Bio: James Eagan is an Associate Professor (maître de conférences) in the DIVA group at Télécom ParisTech <> with a research focus on Human-Computer Interaction and Information Visualization. He is also co-chair of the MS Big Data program. Before joining Télécom ParisTech, he was a post-doctoral researcher at LRI (CNRS & Université Paris-Sud). He holds a Ph.D. and M.Sc. in Computer Science from the Georgia Institute of Technology and B.A. in Mathematics/Computer Science from Lawrence University.

September 7, 2017

The seminar takes place from 2PM to 4PM in Amphi Saphir, and consists of the two following talks:

Talk 1: Albert Bifet (Télécom ParisTech): Massive Online Analytics for the Internet of Things (IoT)

You can download the slides of this talk.

Abstract: Big Data and the Internet of Things (IoT) have the potential to fundamentally shift the way we interact with our surroundings. The challenge of deriving insights from the Internet of Things (IoT) has been recognized as one of the most exciting and key opportunities for both academia and industry. Advanced analysis of big data streams from sensors and devices is bound to become a key area of data mining research as the number of applications requiring such processing increases. Dealing with the evolution over time of such data streams, i.e., with concepts that drift or change completely, is one of the core issues in stream mining. In this talk, I will present an overview of data stream mining, and I will introduce some popular open source tools for data stream mining.

Talk 2: François Roueff (Télécom ParisTech): Prediction of weakly locally stationary processes by auto-regression

You can download the slides of this talk.
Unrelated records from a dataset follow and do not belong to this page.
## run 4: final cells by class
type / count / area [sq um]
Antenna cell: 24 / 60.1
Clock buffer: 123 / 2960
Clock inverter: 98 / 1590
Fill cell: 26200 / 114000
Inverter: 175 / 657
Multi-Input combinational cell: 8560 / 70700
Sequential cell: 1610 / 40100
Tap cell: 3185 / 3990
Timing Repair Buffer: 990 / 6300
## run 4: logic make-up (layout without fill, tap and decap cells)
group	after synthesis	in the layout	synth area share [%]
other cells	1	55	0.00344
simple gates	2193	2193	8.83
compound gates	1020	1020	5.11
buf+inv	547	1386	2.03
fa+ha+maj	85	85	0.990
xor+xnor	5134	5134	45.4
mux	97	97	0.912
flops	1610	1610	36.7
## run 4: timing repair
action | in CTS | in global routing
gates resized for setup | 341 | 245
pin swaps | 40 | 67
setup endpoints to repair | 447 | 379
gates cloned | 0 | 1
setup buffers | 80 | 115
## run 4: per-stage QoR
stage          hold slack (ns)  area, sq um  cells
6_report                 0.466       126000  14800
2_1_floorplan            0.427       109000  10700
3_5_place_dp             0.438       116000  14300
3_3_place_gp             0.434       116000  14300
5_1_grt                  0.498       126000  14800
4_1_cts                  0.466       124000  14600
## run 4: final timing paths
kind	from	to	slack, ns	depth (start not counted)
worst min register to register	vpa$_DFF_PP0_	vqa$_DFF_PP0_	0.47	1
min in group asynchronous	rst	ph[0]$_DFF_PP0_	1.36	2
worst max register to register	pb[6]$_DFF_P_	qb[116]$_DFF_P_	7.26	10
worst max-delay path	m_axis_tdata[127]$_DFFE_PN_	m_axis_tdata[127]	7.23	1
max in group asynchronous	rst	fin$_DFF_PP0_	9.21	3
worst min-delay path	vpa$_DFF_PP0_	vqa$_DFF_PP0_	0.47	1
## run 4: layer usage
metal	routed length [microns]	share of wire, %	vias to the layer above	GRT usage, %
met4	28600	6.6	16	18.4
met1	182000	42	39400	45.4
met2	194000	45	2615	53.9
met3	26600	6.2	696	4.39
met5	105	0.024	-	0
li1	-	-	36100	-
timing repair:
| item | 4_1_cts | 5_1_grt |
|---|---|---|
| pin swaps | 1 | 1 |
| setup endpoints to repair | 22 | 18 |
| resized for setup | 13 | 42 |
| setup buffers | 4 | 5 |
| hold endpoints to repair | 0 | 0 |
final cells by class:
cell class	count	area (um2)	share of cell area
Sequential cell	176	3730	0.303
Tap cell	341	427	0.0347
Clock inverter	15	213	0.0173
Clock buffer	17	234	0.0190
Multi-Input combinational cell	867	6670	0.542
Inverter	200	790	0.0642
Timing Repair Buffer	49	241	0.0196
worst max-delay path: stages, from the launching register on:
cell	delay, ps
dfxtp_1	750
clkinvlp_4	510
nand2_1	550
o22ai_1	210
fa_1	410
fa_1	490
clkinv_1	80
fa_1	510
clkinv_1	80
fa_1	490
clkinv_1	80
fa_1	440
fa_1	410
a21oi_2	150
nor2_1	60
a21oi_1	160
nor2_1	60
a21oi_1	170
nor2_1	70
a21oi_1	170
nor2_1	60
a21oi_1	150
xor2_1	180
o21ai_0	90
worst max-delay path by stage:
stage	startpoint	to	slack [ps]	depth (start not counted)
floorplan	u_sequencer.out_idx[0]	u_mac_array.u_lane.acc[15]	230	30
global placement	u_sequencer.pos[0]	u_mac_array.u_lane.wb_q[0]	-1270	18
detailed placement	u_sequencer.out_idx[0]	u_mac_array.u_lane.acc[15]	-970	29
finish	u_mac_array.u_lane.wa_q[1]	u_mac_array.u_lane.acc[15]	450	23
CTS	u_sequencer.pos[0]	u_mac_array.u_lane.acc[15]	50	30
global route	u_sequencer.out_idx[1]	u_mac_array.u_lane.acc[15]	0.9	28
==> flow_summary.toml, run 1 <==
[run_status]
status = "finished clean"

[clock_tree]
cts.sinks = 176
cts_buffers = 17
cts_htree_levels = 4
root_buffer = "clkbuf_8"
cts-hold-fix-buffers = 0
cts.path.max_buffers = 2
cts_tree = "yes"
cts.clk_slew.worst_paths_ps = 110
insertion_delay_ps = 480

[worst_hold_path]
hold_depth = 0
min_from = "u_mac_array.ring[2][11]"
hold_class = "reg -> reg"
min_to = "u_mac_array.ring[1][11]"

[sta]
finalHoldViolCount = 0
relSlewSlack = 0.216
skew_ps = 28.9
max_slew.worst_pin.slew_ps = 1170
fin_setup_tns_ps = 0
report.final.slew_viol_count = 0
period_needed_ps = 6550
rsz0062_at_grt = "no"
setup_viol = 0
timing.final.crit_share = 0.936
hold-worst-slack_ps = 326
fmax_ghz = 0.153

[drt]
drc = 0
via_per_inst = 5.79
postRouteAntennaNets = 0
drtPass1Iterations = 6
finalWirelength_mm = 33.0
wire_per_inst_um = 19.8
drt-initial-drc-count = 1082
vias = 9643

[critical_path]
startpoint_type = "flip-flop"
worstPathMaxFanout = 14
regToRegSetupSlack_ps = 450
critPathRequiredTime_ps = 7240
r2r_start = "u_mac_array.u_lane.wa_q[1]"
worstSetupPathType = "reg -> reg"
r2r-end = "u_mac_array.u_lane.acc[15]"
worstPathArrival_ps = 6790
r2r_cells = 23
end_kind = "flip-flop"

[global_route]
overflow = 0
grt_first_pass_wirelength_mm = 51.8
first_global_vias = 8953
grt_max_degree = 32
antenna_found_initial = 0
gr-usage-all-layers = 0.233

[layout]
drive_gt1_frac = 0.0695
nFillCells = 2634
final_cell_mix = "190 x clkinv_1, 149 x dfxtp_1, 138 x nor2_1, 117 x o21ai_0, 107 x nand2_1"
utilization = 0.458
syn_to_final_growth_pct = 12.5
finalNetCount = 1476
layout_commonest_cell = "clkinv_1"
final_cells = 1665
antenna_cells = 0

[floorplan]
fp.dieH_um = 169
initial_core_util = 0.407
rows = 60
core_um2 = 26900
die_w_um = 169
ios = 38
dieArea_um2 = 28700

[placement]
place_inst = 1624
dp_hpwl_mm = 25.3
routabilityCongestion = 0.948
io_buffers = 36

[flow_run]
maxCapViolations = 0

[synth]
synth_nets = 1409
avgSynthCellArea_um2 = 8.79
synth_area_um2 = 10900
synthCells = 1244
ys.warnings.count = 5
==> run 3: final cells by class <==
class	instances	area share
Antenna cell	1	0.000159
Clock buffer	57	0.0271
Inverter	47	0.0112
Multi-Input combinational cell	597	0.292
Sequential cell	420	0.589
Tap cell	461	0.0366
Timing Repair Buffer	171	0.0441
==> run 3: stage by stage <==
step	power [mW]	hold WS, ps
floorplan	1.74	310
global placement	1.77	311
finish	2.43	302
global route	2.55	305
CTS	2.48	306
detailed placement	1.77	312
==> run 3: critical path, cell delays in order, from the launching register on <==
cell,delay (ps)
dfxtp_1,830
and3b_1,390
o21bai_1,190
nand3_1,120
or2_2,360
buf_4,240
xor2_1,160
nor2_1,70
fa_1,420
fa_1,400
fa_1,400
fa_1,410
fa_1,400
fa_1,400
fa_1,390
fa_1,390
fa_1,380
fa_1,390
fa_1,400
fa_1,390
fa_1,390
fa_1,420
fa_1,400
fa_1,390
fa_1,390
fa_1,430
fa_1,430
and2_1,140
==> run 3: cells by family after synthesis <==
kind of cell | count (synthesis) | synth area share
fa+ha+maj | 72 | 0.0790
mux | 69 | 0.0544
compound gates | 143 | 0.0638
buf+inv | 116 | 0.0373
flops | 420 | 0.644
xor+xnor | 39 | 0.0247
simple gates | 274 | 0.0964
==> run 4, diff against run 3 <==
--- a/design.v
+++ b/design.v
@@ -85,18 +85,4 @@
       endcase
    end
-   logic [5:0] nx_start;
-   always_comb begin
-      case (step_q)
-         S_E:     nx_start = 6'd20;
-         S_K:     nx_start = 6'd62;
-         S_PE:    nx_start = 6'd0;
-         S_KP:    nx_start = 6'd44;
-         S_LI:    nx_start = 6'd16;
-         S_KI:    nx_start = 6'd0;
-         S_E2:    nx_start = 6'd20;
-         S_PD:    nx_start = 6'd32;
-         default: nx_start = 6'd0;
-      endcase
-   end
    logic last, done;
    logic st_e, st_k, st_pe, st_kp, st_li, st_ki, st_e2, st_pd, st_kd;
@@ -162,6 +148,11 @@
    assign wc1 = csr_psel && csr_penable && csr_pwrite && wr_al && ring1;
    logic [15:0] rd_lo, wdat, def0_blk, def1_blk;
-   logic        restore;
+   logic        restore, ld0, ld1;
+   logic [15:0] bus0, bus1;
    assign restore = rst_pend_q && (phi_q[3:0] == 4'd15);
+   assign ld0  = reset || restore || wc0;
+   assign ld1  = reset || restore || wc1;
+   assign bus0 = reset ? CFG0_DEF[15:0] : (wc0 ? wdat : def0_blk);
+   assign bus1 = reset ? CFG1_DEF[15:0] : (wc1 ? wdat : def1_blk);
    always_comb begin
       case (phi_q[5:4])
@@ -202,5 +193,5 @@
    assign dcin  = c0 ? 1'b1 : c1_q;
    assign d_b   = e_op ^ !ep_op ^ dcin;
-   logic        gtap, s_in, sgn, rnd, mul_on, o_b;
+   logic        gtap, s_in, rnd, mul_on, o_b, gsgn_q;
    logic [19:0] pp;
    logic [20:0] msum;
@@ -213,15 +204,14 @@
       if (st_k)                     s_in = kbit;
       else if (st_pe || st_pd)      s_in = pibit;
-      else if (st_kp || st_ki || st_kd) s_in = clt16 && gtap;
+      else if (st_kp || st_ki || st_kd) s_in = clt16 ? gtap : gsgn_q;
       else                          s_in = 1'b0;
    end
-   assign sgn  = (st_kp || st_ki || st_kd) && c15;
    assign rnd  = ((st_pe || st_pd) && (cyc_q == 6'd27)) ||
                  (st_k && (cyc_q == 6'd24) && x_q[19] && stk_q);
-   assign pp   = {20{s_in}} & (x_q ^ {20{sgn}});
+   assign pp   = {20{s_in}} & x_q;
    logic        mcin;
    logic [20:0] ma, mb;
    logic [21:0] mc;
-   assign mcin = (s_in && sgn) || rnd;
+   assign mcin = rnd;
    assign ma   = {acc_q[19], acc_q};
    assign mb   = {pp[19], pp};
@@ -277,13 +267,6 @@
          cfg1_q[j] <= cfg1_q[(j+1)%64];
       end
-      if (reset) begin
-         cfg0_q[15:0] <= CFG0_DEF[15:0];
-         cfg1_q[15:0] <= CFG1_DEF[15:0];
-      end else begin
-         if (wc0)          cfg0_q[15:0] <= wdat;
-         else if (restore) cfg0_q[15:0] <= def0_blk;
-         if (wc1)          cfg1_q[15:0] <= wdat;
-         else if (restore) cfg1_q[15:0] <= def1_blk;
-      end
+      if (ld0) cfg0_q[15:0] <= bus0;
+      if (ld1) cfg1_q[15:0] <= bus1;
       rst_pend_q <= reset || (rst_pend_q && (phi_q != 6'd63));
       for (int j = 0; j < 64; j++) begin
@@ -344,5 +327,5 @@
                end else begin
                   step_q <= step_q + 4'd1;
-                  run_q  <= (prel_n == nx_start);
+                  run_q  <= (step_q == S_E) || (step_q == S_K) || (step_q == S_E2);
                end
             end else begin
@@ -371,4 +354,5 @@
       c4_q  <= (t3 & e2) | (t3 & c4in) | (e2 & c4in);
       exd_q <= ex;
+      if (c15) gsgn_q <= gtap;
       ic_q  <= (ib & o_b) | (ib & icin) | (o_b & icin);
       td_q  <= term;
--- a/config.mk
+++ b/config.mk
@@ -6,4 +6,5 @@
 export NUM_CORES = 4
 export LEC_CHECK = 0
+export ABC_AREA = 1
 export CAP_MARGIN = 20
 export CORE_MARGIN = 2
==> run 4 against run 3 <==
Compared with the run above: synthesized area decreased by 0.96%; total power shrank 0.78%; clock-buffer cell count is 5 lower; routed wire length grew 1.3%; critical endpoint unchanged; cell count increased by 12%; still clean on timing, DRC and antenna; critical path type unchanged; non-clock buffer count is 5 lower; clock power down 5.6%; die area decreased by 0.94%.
Abstract: We introduce locally stationary time series through the  local approximation of the non-stationary covariance structure by a  stationary one. This allows us to define autoregression coefficients in a  non-stationary context, which, in the particular case of a locally stationary  Time Varying Autoregressive (TVAR) process, coincide with the generating coefficients. We provide and study an estimator of the time varying autoregression coefficients in a general setting. The proposed estimator of  these coefficients enjoys an optimal minimax convergence rate under limited  smoothness conditions. In a second step, using a bias reduction technique, we  derive a minimax-rate estimator for arbitrarily smooth time-evolving  coefficients, which outperforms the previous one for large data sets. In  turn, for TVAR processes, the predictor derived from the estimator  exhibits an optimal minimax prediction rate.


June 22, 2017

The seminar takes place from 2PM to 4PM in Amphi Saphir, and consists of the two following talks:

Talk 1: Pascal Bianchi (Télécom ParisTech): Distributed optimization on graphs using operator splitting methods

You can download the slides of this talk.

Abstract: Consider a network of N agents (computing units) having private objective functions and seeking to find a minimum of the aggregate objective. The aim is to design iterative algorithms where, at a each iteration, an agent updates a local estimate of the minimizer based on the sole knowledge of its private function and the information received from its neighbors. In this talk, i will first provide an overview of standard distributed optimization methods. Then, i will explain how recent and generic results in stochastic optimization can be used in order to design asynchronous and adaptive distributed optimization algorithms.

Talk 2: Maximilien Danisch (UPMC): Towards real-world graph algorithmics

You can download the slides of this talk.

Abstract: Real-world graphs (a.k.a. complex networks) are ubiquitous: the web, Facebook, brain networks, protein interaction networks, etc. Studying these graphs and solving computational problems on them (say maximum clique, partitioning or dense subgraph) has applications in many fields. I will first show that the structure of some real-world graphs is special. In particular, they are not adversarial and some difficult problems (say NP-hard problems) can be solved on some huge real-world graphs (say 2G edges or more). I will then present two works along the lines of “understanding and leveraging the structure of real-world graphs in order to build better algorithms”: (i) Enumerating all k-cliques and (ii) Computing the density-friendly graph decomposition. The latter one has been published in WWW2017.